When is a reinvention not a reinvention? It can happen when you are Tom Petty and you act on the impulse to reform the band you fronted prior to becoming the rock icon you are now.

Mudcrutch is one of the superlative rock records of 2008, satisfying on its own terms to be sure, but as with all such superior work, no matter the musical genre, more than enough to make any listener want to see the band live. Petty and co did do some shows in earlier the year but they were confined to their virtual backyard in California, so how welcome is this Extended Play Live EP?

It’s only twenty-seven plus minutes, but it’s enough to allow to Mudcrutch reaffirm the quintet didn’t piece it together in the studio. Listen to the long flowing likes of "Crystal River," and understand the empathetic guitar relationship between Heartbreaker Mike Campbell and Mudcrutcher Tom Leadon. The songs allows both of them to play cleanly or adorned with effects, continuously moving deeper into a gigantic swirl, as befits the song title, that extends close to fifteen minutes.

Positioned as something of an encore in this truncated setlist, that cut appears after the barroom honky-tonk of "The Wrong Thing to Do," as clean and firm a kiss-off as Tom Petty’s ever issued (except perhaps the one he offered his record label on price hikes back in 1981): "it’s the wrong thing to do but I don’t care." Mike Campbell sounds like he’s having as much of a lark screeching along the strings of his electric guitar as Benmont Tench dancing along the piano keys with raw, barrelhouse abandon.
Petty borrows from himself for "Bootleg Flyer," a composite of any number of his earliest and rootsiest songs, but the bass runs he takes more than compensate: returning to this instrument necessitates some familiar touch point.
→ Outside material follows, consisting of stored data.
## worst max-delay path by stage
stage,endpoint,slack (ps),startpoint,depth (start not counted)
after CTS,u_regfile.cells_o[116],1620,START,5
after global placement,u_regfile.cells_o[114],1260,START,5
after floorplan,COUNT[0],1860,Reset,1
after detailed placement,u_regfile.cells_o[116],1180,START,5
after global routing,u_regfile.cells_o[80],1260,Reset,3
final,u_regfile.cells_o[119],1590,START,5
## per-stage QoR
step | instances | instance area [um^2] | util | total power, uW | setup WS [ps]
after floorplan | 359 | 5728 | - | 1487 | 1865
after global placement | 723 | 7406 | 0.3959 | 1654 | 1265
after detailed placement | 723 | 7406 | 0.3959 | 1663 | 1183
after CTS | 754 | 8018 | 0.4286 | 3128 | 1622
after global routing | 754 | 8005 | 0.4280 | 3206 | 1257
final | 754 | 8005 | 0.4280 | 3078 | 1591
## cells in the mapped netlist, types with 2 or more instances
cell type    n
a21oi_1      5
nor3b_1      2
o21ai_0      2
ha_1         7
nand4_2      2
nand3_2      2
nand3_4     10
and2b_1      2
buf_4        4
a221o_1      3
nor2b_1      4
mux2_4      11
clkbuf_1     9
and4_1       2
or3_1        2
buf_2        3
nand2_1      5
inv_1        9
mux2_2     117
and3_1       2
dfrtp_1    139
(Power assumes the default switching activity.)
### src/rtl/smart_guard_if.sv
// -----------------------------------------------------------------------------
// smart_guard_if
// Bundles the CPU fetch/data, DMA and control signals seen by the SMART guard
// controller together with its status outputs.
//
// Handshake semantics: there is no back-pressure. ins_valid, mem_en and dma_en
// are per-cycle qualifiers. The guard samples an address only in a cycle where
// its qualifier is 1, and it never stalls the bus. Enforcement is carried out
// through mem_block (same cycle) and sys_reset (registered).
//
// Modports:
//   master : CPU/DMA/control side; drives the requests and reads the status.
//   slave  : guard side; reads the requests and drives the status.
//
// Signals:
//   ins_addr[15:0], ins_valid       instruction fetch address / new-fetch strobe
//   mem_addr[SIZE_MEM_ADDR:0], mem_en  CPU data access
//   dma_addr[SIZE_MEM_ADDR:0], dma_en  DMA access
//   disable_debug                   1 = log violations only
//   clr_viol                        clear sticky cause and counter
//   in_safe_area, sys_reset         registered status
//   mem_block                       combinational read-data gate
//   viol_cause[2:0], viol_count[CNT_W-1:0]  sticky violation status
// -----------------------------------------------------------------------------
interface smart_guard_if #(
  parameter int SIZE_MEM_ADDR = 15,
  parameter int CNT_W         = 8
);
  logic [15:0]            ins_addr;
  logic                   ins_valid;
  logic [SIZE_MEM_ADDR:0] mem_addr;
  logic                   mem_en;
  logic [SIZE_MEM_ADDR:0] dma_addr;
  logic                   dma_en;
  logic                   disable_debug;
  logic                   clr_viol;
  logic                   in_safe_area;
  logic                   sys_reset;
  logic                   mem_block;
  logic [2:0]             viol_cause;
  logic [CNT_W-1:0]       viol_count;

  modport master (
    output ins_addr, ins_valid, mem_addr, mem_en, dma_addr, dma_en,
           disable_debug, clr_viol,
    input  in_safe_area, sys_reset, mem_block, viol_cause, viol_count
  );

  modport slave (
    input  ins_addr, ins_valid, mem_addr, mem_en, dma_addr, dma_en,
           disable_debug, clr_viol,
    output in_safe_area, sys_reset, mem_block, viol_cause, viol_count
  );
endinterface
Given the retro graphics, not to mention old-school concept of this item, it might’ve been cooler, not to mention less crass, for the disc to come enclosed in a sleeve within the digi-pak, one which might’ve featured more than advertisements for Mudcrutch and TP/Heartbreakers merch (especially given the full-fledged Mudcrutch website). But that’s as easy to dispose of, as it is to pledge keeping this EP, especially if it all eventually leads to more Mudcrutch in the studio and on stage.